Item 1.01 | Entry into a Material Definitive Agreement. |
Senior First Lien Notes
On May 6, 2019, Adient US LLC (“Adient US”), a wholly-owned subsidiary of Adient plc (“Adient”), entered into an indenture (the “Indenture”) relating to the issuance of $800 million aggregate principal amount of Senior First Lien Notes (the “Notes”), by and between Adient US and U.S. Bank National Association, as trustee (the “Trustee”). Proceeds from the sale of the Notes, together with borrowings under Adient US’s New Term Loan Credit Agreement (as defined below) and ABL Credit Agreement (as defined below) were used (i) to repay the outstanding indebtedness and terminate commitments under Adient’s existing credit agreement, (ii) to pay related premiums, fees and expenses in connection with the refinancing and entering into and funding of the new credit facilities and (iii) for working capital and other general corporate purposes.
The Notes mature on May 15, 2026 and bear interest at a rate of 7.00% per annum. Interest on the Notes is payable semi-annually in arrears on November 15 and May 15 of each year, commencing on November 15, 2019.

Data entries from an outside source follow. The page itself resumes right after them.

$ cat src/rtl/rom_arb_policy.sv
// Grant policy for the ROM arbiter: fixed fetch priority with a load starvation guard,
// or round-robin on contention when ROM_ARB_ROUND_ROBIN_EN is defined.
module rom_arb_policy
    import rom_arb_pkg::*;
#(
    parameter int STARVE_MAX = 4
)
(
    input  logic       clk,
    input  logic       rst_n,
    input  logic       fetch_req,
    input  logic       load_req,
    output logic [1:0] gnt_oh
);

`ifdef ROM_ARB_ROUND_ROBIN_EN

    requester_e last_gnt;

    always_comb begin
        gnt_oh = '0;
        if (rst_n) begin
            if (fetch_req && load_req) begin
                if (last_gnt == REQ_LOAD) gnt_oh[REQ_FETCH] = 1'b1;
                else                      gnt_oh[REQ_LOAD]  = 1'b1;
            end else if (fetch_req) begin
                gnt_oh[REQ_FETCH] = 1'b1;
            end else if (load_req) begin
                gnt_oh[REQ_LOAD] = 1'b1;
            end
        end
    end

    // Reset to LOAD so the first contended grant goes to fetch.
    always_ff @(posedge clk or negedge rst_n) begin
        if (!rst_n) begin
            last_gnt <= REQ_LOAD;
        end else if (gnt_oh[REQ_LOAD]) begin
            last_gnt <= REQ_LOAD;
        end else if (gnt_oh[REQ_FETCH]) begin
            last_gnt <= REQ_FETCH;
        end
    end

`else

    logic [STARVE_CNT_W-1:0] starve_cnt;
    logic [STARVE_CNT_W-1:0] starve_cnt_nxt;
    logic                    force_load;

    assign force_load = (starve_cnt == STARVE_CNT_W'(STARVE_MAX));

    always_comb begin
        gnt_oh         = '0;
        starve_cnt_nxt = starve_cnt;
        if (rst_n) begin
            if (fetch_req && !(load_req && force_load)) gnt_oh[REQ_FETCH] = 1'b1;
            else if (load_req)                          gnt_oh[REQ_LOAD]  = 1'b1;
        end
        // Count only consecutive denied cycles of a pending load; saturate at the limit.
        if (!load_req || gnt_oh[REQ_LOAD]) begin
            starve_cnt_nxt = '0;
        end else if (!force_load) begin
            starve_cnt_nxt = starve_cnt + 1'b1;
        end
    end

    always_ff @(posedge clk or negedge rst_n) begin
        if (!rst_n) starve_cnt <= '0;
        else        starve_cnt <= starve_cnt_nxt;
    end

`endif

endmodule

$ cat src/rtl/rom_arbiter.sv
// Shares the combinational program-ROM read port between instruction fetch and data load.
// Policy selected by ROM_ARB_ROUND_ROBIN_EN (see rom_arb_policy); responses arrive one cycle after grant.
module rom_arbiter
    import rom_arb_pkg::*;
#(
    parameter int ADDR_W     = ROM_ADDR_W,
    parameter int DATA_W     = ROM_DATA_W,
    parameter int STARVE_MAX = 4
)
(
    input  logic              clk,
    input  logic              rst_n,
    rom_arb_if.slave          fetch,
    rom_arb_if.slave          load,
    output logic [ADDR_W-1:0] rom_addr,
    input  logic [DATA_W-1:0] rom_data
);

    logic [1:0]        gnt_oh;
    logic              fetch_rvalid_q;
    logic              load_rvalid_q;
    logic [DATA_W-1:0] fetch_rdata_q;
    logic [DATA_W-1:0] load_rdata_q;

    rom_arb_policy #(
        .STARVE_MAX (STARVE_MAX)
    ) u_policy (
        .clk       (clk),
        .rst_n     (rst_n),
        .fetch_req (fetch.req),
        .load_req  (load.req),
        .gnt_oh    (gnt_oh)
    );

    assign fetch.gnt = gnt_oh[REQ_FETCH];
    assign load.gnt  = gnt_oh[REQ_LOAD];

    always_comb begin
        rom_addr = '0;
        if (gnt_oh[REQ_FETCH])     rom_addr = fetch.addr;
        else if (gnt_oh[REQ_LOAD]) rom_addr = load.addr;
    end

    // rdata holds between grants; rvalid is a one-cycle echo of the grant.
    always_ff @(posedge clk or negedge rst_n) begin
        if (!rst_n) begin
            fetch_rvalid_q <= 1'b0;
            load_rvalid_q  <= 1'b0;
            fetch_rdata_q  <= '0;
            load_rdata_q   <= '0;
        end else begin
            fetch_rvalid_q <= gnt_oh[REQ_FETCH];
            load_rvalid_q  <= gnt_oh[REQ_LOAD];
            if (gnt_oh[REQ_FETCH]) fetch_rdata_q <= rom_data;
            if (gnt_oh[REQ_LOAD])  load_rdata_q  <= rom_data;
        end
    end

    assign fetch.rvalid = fetch_rvalid_q;
    assign fetch.rdata  = fetch_rdata_q;
    assign load.rvalid  = load_rvalid_q;
    assign load.rdata   = load_rdata_q;

endmodule
$ cat src/flat_wrapper.sv
// flat-port wrapper written by rule: the top's interface ports become plain ports
module rom_arbiter_flat import rom_arb_pkg::*;
#(
    parameter int ADDR_W     = ROM_ADDR_W,
    parameter int DATA_W     = ROM_DATA_W,
    parameter int STARVE_MAX = 4
)
  (clk, rst_n, rom_addr, rom_data, fetch_req, fetch_addr, fetch_gnt, fetch_rvalid, fetch_rdata, load_req, load_addr, load_gnt, load_rvalid, load_rdata);
  rom_arb_if #(.ADDR_W(ADDR_W), .DATA_W(DATA_W)) fetch_i ();
  rom_arb_if #(.ADDR_W(ADDR_W), .DATA_W(DATA_W)) load_i ();
  input  logic clk;
  input  logic rst_n;
  output logic [ADDR_W-1:0] rom_addr;
  input  logic [DATA_W-1:0] rom_data;
  input wire logic [$bits(fetch_i.req)-1:0] fetch_req;
  input wire logic [$bits(fetch_i.addr)-1:0] fetch_addr;
  output wire logic [$bits(fetch_i.gnt)-1:0] fetch_gnt;
  output wire logic [$bits(fetch_i.rvalid)-1:0] fetch_rvalid;
  output wire logic [$bits(fetch_i.rdata)-1:0] fetch_rdata;
  input wire logic [$bits(load_i.req)-1:0] load_req;
  input wire logic [$bits(load_i.addr)-1:0] load_addr;
  output wire logic [$bits(load_i.gnt)-1:0] load_gnt;
  output wire logic [$bits(load_i.rvalid)-1:0] load_rvalid;
  output wire logic [$bits(load_i.rdata)-1:0] load_rdata;
  assign fetch_i.req = fetch_req;
  assign fetch_i.addr = fetch_addr;
  assign fetch_gnt = fetch_i.gnt;
  assign fetch_rvalid = fetch_i.rvalid;
  assign fetch_rdata = fetch_i.rdata;
  assign load_i.req = load_req;
  assign load_i.addr = load_addr;
  assign load_gnt = load_i.gnt;
  assign load_rvalid = load_i.rvalid;
  assign load_rdata = load_i.rdata;
  rom_arbiter #(.ADDR_W(ADDR_W), .DATA_W(DATA_W), .STARVE_MAX(STARVE_MAX)) u_core (.clk(clk), .rst_n(rst_n), .fetch(fetch_i), .load(load_i), .rom_addr(rom_addr), .rom_data(rom_data));
endmodule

Adient US may redeem the Notes, in whole or in part, at any time prior to May 15, 2022, at a price equal to 100% of the principal amount of the Notes redeemed plus accrued and unpaid interest to the redemption date and a “make-whole premium.” Thereafter, Adient US may redeem the Notes, in whole or in part, at established redemption prices, plus accrued and unpaid interest. In addition, on or prior to May 15, 2022, Adient US may redeem up to 35% of the aggregate principal amount of the Notes with the net cash proceeds from certain equity offerings at established redemption prices. Further, at any time and from time to time during the36-month period following the issue date of the Notes, Adient US may redeem up to 10% of the aggregate principal amount of the Notes during each twelve-month period commencing with the issue date of the Notes at a redemption price of 103% of the aggregate principal amount thereof plus accrued and unpaid interest, if any, to, but excluding, the redemption date.
If Adient US experiences a change of control (as defined in the Indenture), Adient US must offer to repurchase the Notes at a repurchase price equal to 101% of the principal amount of the Notes to be repurchased, plus accrued and unpaid interest, if any, to the applicable repurchase date.

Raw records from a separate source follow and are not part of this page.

==> src/rtl/turn_ctrl.sv <==
// turn_ctrl: Gobang move sequencer. Grants stone placement to the human or
// AI front end, enforces alternating colours, keeps a circular move-history
// stack and emits single-cycle write/retract/clr pulses to the board and the
// round counter.
// Optional feature macro: TURN_CTRL_DOUBLE_RETRACT_EN -- in AI mode a single
// retract edge pops two moves (white then black) so the human moves next.
//
// Handshake: human_req/ai_req are levels held (with stable coordinates) until
// the matching one-cycle ack or rej pulse; the block then waits in REL until
// the granted request drops. retract_req acts on its rising edge only;
// clr_req acts on its rising edge and is ignored while it stays high.
module turn_ctrl #(
    parameter int HIST_DEPTH = 16,
    parameter int COORD_W    = 4
) (
    input  logic                        clk,
    input  logic                        rst_p,
    input  logic                        human_req,
    input  logic [COORD_W-1:0]          human_x,
    input  logic [COORD_W-1:0]          human_y,
    input  logic                        ai_req,
    input  logic [COORD_W-1:0]          ai_x,
    input  logic [COORD_W-1:0]          ai_y,
    input  logic                        ai_mode,
    input  logic                        retract_req,
    input  logic                        clr_req,
    input  logic                        game_over,
    input  logic                        cell_occupied,
    output logic                        write,
    output logic                        write_color,
    output logic                        retract,
    output logic                        clr,
    output logic [COORD_W-1:0]          wr_x,
    output logic [COORD_W-1:0]          wr_y,
    output logic                        human_ack,
    output logic                        ai_ack,
    output logic                        human_rej,
    output logic                        ai_rej,
    output logic                        cur_color,
    output logic                        busy,
    output logic [$clog2(HIST_DEPTH):0] hist_cnt,
    output logic [2:0]                  state_dbg
);

    localparam int PW = $clog2(HIST_DEPTH);
    localparam int CW = PW + 1;
    localparam int EW = 2 * COORD_W + 1;

    // GAP is the mandatory low cycle between two retract pulses of a double pop.
    typedef enum logic [2:0] {
        S_IDLE = 3'd0,
        S_LOOK = 3'd1,
        S_CHK  = 3'd2,
        S_DO   = 3'd3,
        S_REL  = 3'd4,
        S_POP  = 3'd5,
        S_GAP  = 3'd6,
        S_CLR  = 3'd7
    } state_t;

    state_t state_q, state_d;

    logic               retract_q;
    logic               clr_hold_q;
    logic               occ_q;
    logic               gnt_ai_q;
    logic               abort_req_q;
    logic               pop2_q;
    logic [PW-1:0]      wp_q;
    logic [EW-1:0]      hist_mem [HIST_DEPTH];

    logic [PW-1:0]      top_idx;
    logic [COORD_W-1:0] top_x, top_y;
    logic               top_c;
    logic               retract_edge, clr_new;
    logic               human_elig, ai_elig;
    logic               place_ok, granted_req, pop2_grant;
    logic               grant_place, grant_pop, enter_clr;

    assign top_idx                 = wp_q - PW'(1);
    assign {top_x, top_y, top_c}   = hist_mem[top_idx];

    assign retract_edge = retract_req & ~retract_q;
    assign clr_new      = clr_req & ~clr_hold_q;
    assign human_elig   = human_req & (~ai_mode | ~cur_color);
    assign ai_elig      = ai_mode & ai_req & cur_color;
    assign place_ok     = ~occ_q & ~game_over;
    assign granted_req  = gnt_ai_q ? ai_req : human_req;

`ifdef TURN_CTRL_DOUBLE_RETRACT_EN
    assign pop2_grant = ai_mode & (hist_cnt >= CW'(2));
`else
    assign pop2_grant = 1'b0;
`endif

    assign grant_place = (state_q == S_IDLE) && (state_d == S_LOOK);
    assign grant_pop   = (state_q == S_IDLE) && (state_d == S_POP);
    assign enter_clr   = (state_d == S_CLR) && (state_q != S_CLR);

    assign busy      = (state_q != S_IDLE);
    assign state_dbg = state_q;

    // State register.
    always_ff @(posedge clk) begin
        if (rst_p) state_q <= S_IDLE;
        else       state_q <= state_d;
    end

    // Next-state and pulse outputs; a fresh clear aborts whatever is running.
    always_comb begin
        state_d   = state_q;
        write     = 1'b0;
        retract   = 1'b0;
        clr       = 1'b0;
        human_ack = 1'b0;
        ai_ack    = 1'b0;
        human_rej = 1'b0;
        ai_rej    = 1'b0;
        if (clr_new && state_q != S_CLR) begin
            state_d = S_CLR;
        end else begin
            case (state_q)
                S_IDLE: begin
                    if (clr_req) begin
                        state_d = S_IDLE;
                    end else if (retract_edge) begin
                        if (hist_cnt != '0) state_d = S_POP;
                    end else if (human_elig || ai_elig) begin
                        state_d = S_LOOK;
                    end
                end
                S_LOOK: state_d = S_CHK;
                S_CHK:  state_d = S_DO;
                S_DO: begin
                    write     = place_ok;
                    human_ack = place_ok & ~gnt_ai_q;
                    ai_ack    = place_ok & gnt_ai_q;
                    human_rej = ~place_ok & ~gnt_ai_q;
                    ai_rej    = ~place_ok & gnt_ai_q;
                    state_d   = S_REL;
                end
                S_REL: if (!granted_req) state_d = S_IDLE;
                S_POP: begin
                    retract = 1'b1;
                    state_d = pop2_q ? S_GAP : S_IDLE;
                end
                S_GAP:  state_d = S_POP;
                S_CLR: begin
                    clr     = 1'b1;
                    state_d = abort_req_q ? S_REL : S_IDLE;
                end
                default: state_d = S_IDLE;
            endcase
        end
    end

    // Turn, history pointer/count and output address/colour registers.
    always_ff @(posedge clk) begin
        if (rst_p) begin
            retract_q   <= 1'b0;
            clr_hold_q  <= 1'b0;
            occ_q       <= 1'b0;
            gnt_ai_q    <= 1'b0;
            abort_req_q <= 1'b0;
            pop2_q      <= 1'b0;
            wp_q        <= '0;
            hist_cnt    <= '0;
            cur_color   <= 1'b0;
            wr_x        <= '0;
            wr_y        <= '0;
            write_color <= 1'b0;
        end else begin
            retract_q  <= retract_req;
            clr_hold_q <= clr_req;
            if (state_q == S_CHK) occ_q <= cell_occupied;
            if (grant_place) begin
                wr_x        <= human_elig ? human_x : ai_x;
                wr_y        <= human_elig ? human_y : ai_y;
                gnt_ai_q    <= ~human_elig;
                write_color <= cur_color;
            end
            if (grant_pop || (state_q == S_GAP && state_d == S_POP)) begin
                wr_x        <= top_x;
                wr_y        <= top_y;
                write_color <= top_c;
            end
            if (grant_pop) pop2_q <= pop2_grant;
            if (write) begin
                wp_q      <= wp_q + PW'(1);
                cur_color <= ~cur_color;
                if (hist_cnt != CW'(HIST_DEPTH)) hist_cnt <= hist_cnt + CW'(1);
            end
            if (retract) begin
                wp_q      <= wp_q - PW'(1);
                hist_cnt  <= hist_cnt - CW'(1);
                cur_color <= top_c;
                pop2_q    <= 1'b0;
            end
            if (enter_clr) abort_req_q <= state_q inside {S_LOOK, S_CHK, S_DO, S_REL};
            if (clr) begin
                hist_cnt  <= '0;
                cur_color <= 1'b0;
                pop2_q    <= 1'b0;
            end
        end
    end

    // History storage; oldest entry is overwritten once the buffer is full.
    always_ff @(posedge clk) begin
        if (write) hist_mem[wp_q] <= {wr_x, wr_y, cur_color};
    end

endmodule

The Notes are senior obligations of Adient US and rank equally in right of payment with all of Adient US’s other existing and future senior debt. In addition, the Notes are guaranteed by Adient and certain of Adient’s subsidiaries party to the Indenture as guarantors as well as certain of Adient’s subsidiaries that executed a supplemental indenture to the Indenture on May 6, 2019. The Notes and the guarantees are securedpari passu with obligations under the New Term Loan Credit Agreement on a first-priority basis by substantially all of the tangible and intangible assets of Adient US and the guarantors, other than collateral subject to a first-priority lien under the ABL Credit Agreement, consisting of, among other things, accounts receivable, inventory and bank accounts (and funds on deposit therein), in which the Notes and the guarantees have a second-priority security interest, in each case, subject to certain exceptions.
The Indenture contains covenants that, among other things, restrict the ability of Adient and its restricted subsidiaries to:
| • | | create certain liens and enter into sale and lease-back transactions; |
| • | | create, assume, incur or guarantee certain indebtedness; |
| • | | pay dividends or make other distributions on, or repurchase or redeem, Adient’s capital stock or certain other debt; |
| • | | make other restricted payments; and |
| • | | consolidate or merge with, or convey, transfer or lease all or substantially all of Adient’s and its restricted subsidiaries’ assets, to another person. |
These covenants are subject to a number of other limitations and exceptions set forth in the Indenture.
The Indenture provides for customary events of default, including, but not limited to, failure to pay principal and interest, failure to comply with covenants, agreements or conditions, and certain events of bankruptcy or insolvency involving Adient and its significant subsidiaries.